El grupo que no cesaba de aullar rodeaba a la indefensa muchacha. De vez en cuando una punta de lanza la tocaba levemente, y de forma involuntaria su carne se retraía. Más tarde la tortura podría ser más fuerte, o algún salvaje enloquecido, empujado al frenesí por la excitación de la danza, podía clavarle la lanza en el corazón y con clemencia no intencionada eximirla de más sufrimiento.

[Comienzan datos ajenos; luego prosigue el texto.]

<file path="config.mk">
export PLATFORM = sky130hd
export DESIGN_NAME = axi_master_rw
export DESIGN_NICKNAME = d
export VERILOG_FILES = /design/src/rtl/axi_master_rw.sv
export SDC_FILE = /design/constraint.sdc
export NUM_CORES = 1
export LEC_CHECK = 0
export ABC_AREA = 1
export BUFFER_PORTS_ARGS = -buffer_cell sky130_fd_sc_hd__clkbuf_2
export CAP_MARGIN = 20
export CORE_AREA = 2 2 115 117
export DETAILED_ROUTE_END_ITERATION = 6
export DIE_AREA = 0 0 117 119
export SLEW_MARGIN = 20
export SYNTH_ARGS = -nofsm -noshare
export SYNTH_HDL_FRONTEND = slang
export SYNTH_SLANG_ARGS = --single-unit
export TNS_END_PERCENT = 100
</file>
<file path="constraint.sdc">
create_clock -name clk -period 1.8 [get_ports clk]
set_clock_uncertainty 0.1 [all_clocks]
set_input_delay 0.18 -clock clk [delete_from_list [all_inputs] [get_ports clk]]
set_output_delay 0.18 -clock clk [all_outputs]
set_load 0.05 [all_outputs]
</file>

Cuando Tarzán llegó al linde del claro donde se encontraba la aldea de Mpingu, el jefe, saltó al suelo y corrió veloz hacia la empalizada. Este lado de la aldea se encontraba en la oscuridad, y sabía que todos los hombres de la tribu estarían reunidos en torno a la gran hoguera que iluminaba el follaje de los árboles que crecían en el interior de la aldea. No le verían, y el más leve ruido que pudiera hacer quedaría ahogado por el retumbar de los tambores.
Con la agilidad de Sheeta, la pantera, trepó por la empalizada y se dejó caer en la sombra de las chozas; luego se arrastró en silencio hacia un gran árbol cuyas ramas cubrían la choza del jefe y permitían ver la calle principal de la aldea, donde la hoguera ardía y los que bailaban daban saltos y aullidos. Avanzó entre las ramas, fue hasta el otro lado del árbol y contempló la escena de salvajismo que se desarrollaba abajo. Casi con una sensación de consternación reconoció a la víctima que estaba en la estaca. Vio la horda de guerreros armados incitados al frenesí por los tambores, la danza, la avidez de carne humana. Puso una flecha en su arco.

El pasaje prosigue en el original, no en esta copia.